┌────────

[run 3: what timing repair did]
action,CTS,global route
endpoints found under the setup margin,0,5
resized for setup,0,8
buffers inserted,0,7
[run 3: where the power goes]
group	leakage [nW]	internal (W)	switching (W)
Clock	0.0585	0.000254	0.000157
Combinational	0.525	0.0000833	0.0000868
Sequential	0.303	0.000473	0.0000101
File: src/rtl/muldiv_pkg.sv
// Shared encodings and types for the iterative multiply/divide sequencer.
// Imported by muldiv_iter and muldiv_seq.
package muldiv_pkg;

    localparam int WIDTH_DEF = 32;
    localparam int CNT_W     = $clog2(WIDTH_DEF);

    localparam logic [1:0] OP_MULT  = 2'b00;
    localparam logic [1:0] OP_MULTU = 2'b01;
    localparam logic [1:0] OP_DIV   = 2'b10;
    localparam logic [1:0] OP_DIVU  = 2'b11;

    typedef enum logic [2:0] {
        S_IDLE,
        S_PREP,
        S_RUN,
        S_FIX,
        S_DONE
    } state_t;

    function automatic logic op_is_div(input logic [1:0] op);
        return op[1];
    endfunction

    function automatic logic op_is_signed(input logic [1:0] op);
        return ~op[0];
    endfunction

endpackage

File: src/rtl/muldiv_iter.sv
// One radix-2 step: shift-add multiply or restoring divide.
// Purely combinational; the sequencer registers the results.
module muldiv_iter
    import muldiv_pkg::*;
#(
    parameter int WIDTH = WIDTH_DEF
) (
    input  logic             is_div,
    input  logic [WIDTH-1:0] acc_hi,
    input  logic [WIDTH-1:0] acc_lo,
    input  logic [WIDTH-1:0] operand,
    output logic [WIDTH-1:0] nxt_hi,
    output logic [WIDTH-1:0] nxt_lo
);

    logic [WIDTH:0]   sum;
    logic [WIDTH:0]   rem_sh;
    logic [WIDTH-1:0] diff;
    logic             ge;

    // Divide compares on WIDTH+1 bits: the shifted remainder can
    // exceed WIDTH bits when the divisor has its top bit set.
    always_comb begin
        sum    = {1'b0, acc_hi};
        rem_sh = {acc_hi, acc_lo[WIDTH-1]};
        diff   = rem_sh[WIDTH-1:0] - operand;
        ge     = rem_sh >= {1'b0, operand};
        nxt_hi = '0;
        nxt_lo = '0;
        if (is_div) begin
            nxt_hi = ge ? diff : rem_sh[WIDTH-1:0];
            nxt_lo = {acc_lo[WIDTH-2:0], ge};
        end else begin
            if (acc_lo[0]) begin
                sum = {1'b0, acc_hi} + {1'b0, operand};
            end
            nxt_hi = sum[WIDTH:1];
            nxt_lo = {sum[0], acc_lo[WIDTH-1:1]};
        end
    end

endmodule
### config.mk
export PLATFORM = sky130hd
export DESIGN_NAME = tx_gearbox_flat
export DESIGN_NICKNAME = d
export VERILOG_FILES = /design/src/rtl/tx_gearbox_if.sv /design/src/rtl/tx_gearbox.sv /design/src/flat_wrapper.sv
export SDC_FILE = /design/constraint.sdc
export NUM_CORES = 1
export LEC_CHECK = 0
export CORE_MARGIN = 2
export CORE_UTILIZATION = 44
export CTS_CLUSTER_SIZE = 28
export DETAILED_ROUTE_END_ITERATION = 10
export PLACE_DENSITY = 0.65
export SYNTH_ARGS = -nofsm -noshare
export SYNTH_HDL_FRONTEND = slang
export SYNTH_SLANG_ARGS = --single-unit
### constraint.sdc
create_clock -name i_clk -period 3.2 [get_ports i_clk]
set_clock_uncertainty 0.2 [all_clocks]
set_input_delay 0.64 -clock i_clk [delete_from_list [all_inputs] [get_ports i_clk]]
set_output_delay 0.64 -clock i_clk [all_outputs]
set_load 0.01 [all_outputs]
==> src/rtl/fetch_pc_next.sv <==
// Next-PC select: keep, sequential step, aligned redirect target or parked pending target.
module fetch_pc_next
  import fetch_pkg::*;
#(
  parameter int          ADDR_W  = 32,
  parameter int unsigned PC_STEP = DEFAULT_PC_STEP
) (
  input  pc_sel_e           sel,
  input  logic [ADDR_W-1:0] pc,
  input  logic [ADDR_W-1:0] redirect_pc,
  input  logic [ADDR_W-1:0] pending_pc,
  output logic [ADDR_W-1:0] redirect_tgt,
  output logic [ADDR_W-1:0] pc_next
);

  always_comb begin
    // Low two bits of a redirect are dropped so fetches stay word aligned.
    redirect_tgt = {redirect_pc[ADDR_W-1:2], 2'b00};
    pc_next      = pc;
    case (sel)
      PC_SEQ:   pc_next = pc + ADDR_W'(PC_STEP);
      PC_REDIR: pc_next = redirect_tgt;
      PC_PEND:  pc_next = pending_pc;
      default:  pc_next = pc;
    endcase
  end

endmodule

==> src/rtl/fetch_sequencer.sv <==
// Instruction-fetch sequencer: owns the PC, runs one imem request at a time and
// hands each fetched word to decode, with redirect, backpressure and halt handling.
module fetch_sequencer
  import fetch_pkg::*;
#(
  parameter int                ADDR_W   = 32,
  parameter logic [ADDR_W-1:0] RESET_PC = ADDR_W'(DEFAULT_RESET_PC),
  parameter int unsigned       PC_STEP  = DEFAULT_PC_STEP
) (
  input  logic               clk,
  input  logic               reset,
  output logic               imem_req,
  output logic [ADDR_W-1:0]  imem_addr,
  input  logic               imem_ack,
  input  logic [INSTR_W-1:0] imem_rdata,
  input  logic               redirect_valid,
  input  logic [ADDR_W-1:0]  redirect_pc,
  input  logic               halt,
  output logic               out_valid,
  input  logic               out_ready,
  output logic [INSTR_W-1:0] out_instr,
  output logic [ADDR_W-1:0]  out_pc,
  output logic               busy,
  output logic [1:0]         dbg_state
);

  // Handshakes: imem_req/imem_addr hold until the cycle imem_ack is seen high;
  // out_valid/out_instr/out_pc hold until a cycle with out_valid && out_ready.

  logic [1:0]         state_q, state_d;
  logic [ADDR_W-1:0]  pc_q, pc_d;
  logic [ADDR_W-1:0]  pending_pc_q, pending_pc_d;
  logic               out_valid_q, out_valid_d;
  logic [INSTR_W-1:0] out_instr_q, out_instr_d;
  logic [ADDR_W-1:0]  out_pc_q, out_pc_d;
  logic [ADDR_W-1:0]  redirect_tgt;
  logic [1:0]         issue_state;
  pc_sel_e            pc_sel;

  fetch_pc_next #(
    .ADDR_W  (ADDR_W),
    .PC_STEP (PC_STEP)
  ) u_pc_next (
    .sel          (pc_sel),
    .pc           (pc_q),
    .redirect_pc  (redirect_pc),
    .pending_pc   (pending_pc_q),
    .redirect_tgt (redirect_tgt),
    .pc_next      (pc_d)
  );

  always_comb begin
    state_d      = state_q;
    pending_pc_d = pending_pc_q;
    out_valid_d  = out_valid_q;
    out_instr_d  = out_instr_q;
    out_pc_d     = out_pc_q;
    pc_sel       = PC_KEEP;
    // halt only matters at the point a fresh request would be issued.
    issue_state  = halt ? ST_IDLE : ST_REQ;
    case (state_q)
      ST_IDLE: begin
        if (redirect_valid) pc_sel = PC_REDIR;
        state_d = issue_state;
      end
      ST_REQ: begin
        if (imem_ack) begin
          if (redirect_valid) begin
            pc_sel  = PC_REDIR;
            state_d = issue_state;
          end else begin
            out_instr_d = imem_rdata;
            out_pc_d    = pc_q;
            out_valid_d = 1'b1;
            pc_sel      = PC_SEQ;
            state_d     = ST_HOLD;
          end
        end else if (redirect_valid) begin
          // Address must not move mid-request; park the target until the ack.
          pending_pc_d = redirect_tgt;
          state_d      = ST_DRAIN;
        end
      end
      ST_DRAIN: begin
        if (imem_ack) begin
          pc_sel  = redirect_valid ? PC_REDIR : PC_PEND;
          state_d = issue_state;
        end else if (redirect_valid) begin
          pending_pc_d = redirect_tgt;
        end
      end
      ST_HOLD: begin
        if (redirect_valid) begin
          out_valid_d = 1'b0;
          pc_sel      = PC_REDIR;
          state_d     = issue_state;
        end else if (out_ready) begin
          out_valid_d = 1'b0;
          state_d     = issue_state;
        end
      end
      default: state_d = ST_IDLE;
    endcase
  end

  always_ff @(posedge clk or negedge reset) begin
    if (!reset) begin
      state_q      <= ST_IDLE;
      pc_q         <= RESET_PC;
      pending_pc_q <= '0;
      out_valid_q  <= 1'b0;
      out_instr_q  <= '0;
      out_pc_q     <= '0;
    end else begin
      state_q      <= state_d;
      pc_q         <= pc_d;
      pending_pc_q <= pending_pc_d;
      out_valid_q  <= out_valid_d;
      out_instr_q  <= out_instr_d;
      out_pc_q     <= out_pc_d;
    end
  end

  assign imem_req  = (state_q == ST_REQ) || (state_q == ST_DRAIN);
  assign imem_addr = pc_q;
  assign out_valid = out_valid_q;
  assign out_instr = out_instr_q;
  assign out_pc    = out_pc_q;
  assign busy      = (state_q != ST_IDLE);
  assign dbg_state = state_q;

endmodule

==> config.mk <==
export PLATFORM = sky130hd
export DESIGN_NAME = fetch_sequencer
export DESIGN_NICKNAME = d
export VERILOG_FILES = /design/src/rtl/fetch_pkg.sv /design/src/rtl/fetch_pc_next.sv /design/src/rtl/fetch_sequencer.sv
export SDC_FILE = /design/constraint.sdc
export NUM_CORES = 1
export LEC_CHECK = 0
export CAP_MARGIN = 25
export CELL_PAD_IN_SITES_DETAIL_PLACEMENT = 0
export CELL_PAD_IN_SITES_GLOBAL_PLACEMENT = 1
export CORE_UTILIZATION = 40
export CTS_CLUSTER_DIAMETER = 120
export DETAILED_ROUTE_END_ITERATION = 10
export HOLD_SLACK_MARGIN = 0.12
export PLACE_DENSITY = 0.87
export SYNTH_ARGS = -nofsm -noshare
export SYNTH_HDL_FRONTEND = slang
export SYNTH_SLANG_ARGS = --single-unit
==> constraint.sdc <==
create_clock -name clk -period 3.6 [get_ports clk]
set_input_delay 0.9 -clock clk [delete_from_list [all_inputs] [get_ports clk]]
set_output_delay 0.9 -clock clk [all_outputs]
set_load 0.05 [all_outputs]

└────────

Filter the records above down to the lines containing "assign".

■ SOLUTION TO THIS TASK ■
  assign imem_req  = (state_q == ST_REQ) || (state_q == ST_DRAIN);
  assign imem_addr = pc_q;
  assign out_valid = out_valid_q;
  assign out_instr = out_instr_q;
  assign out_pc    = out_pc_q;
  assign busy      = (state_q != ST_IDLE);
  assign dbg_state = state_q;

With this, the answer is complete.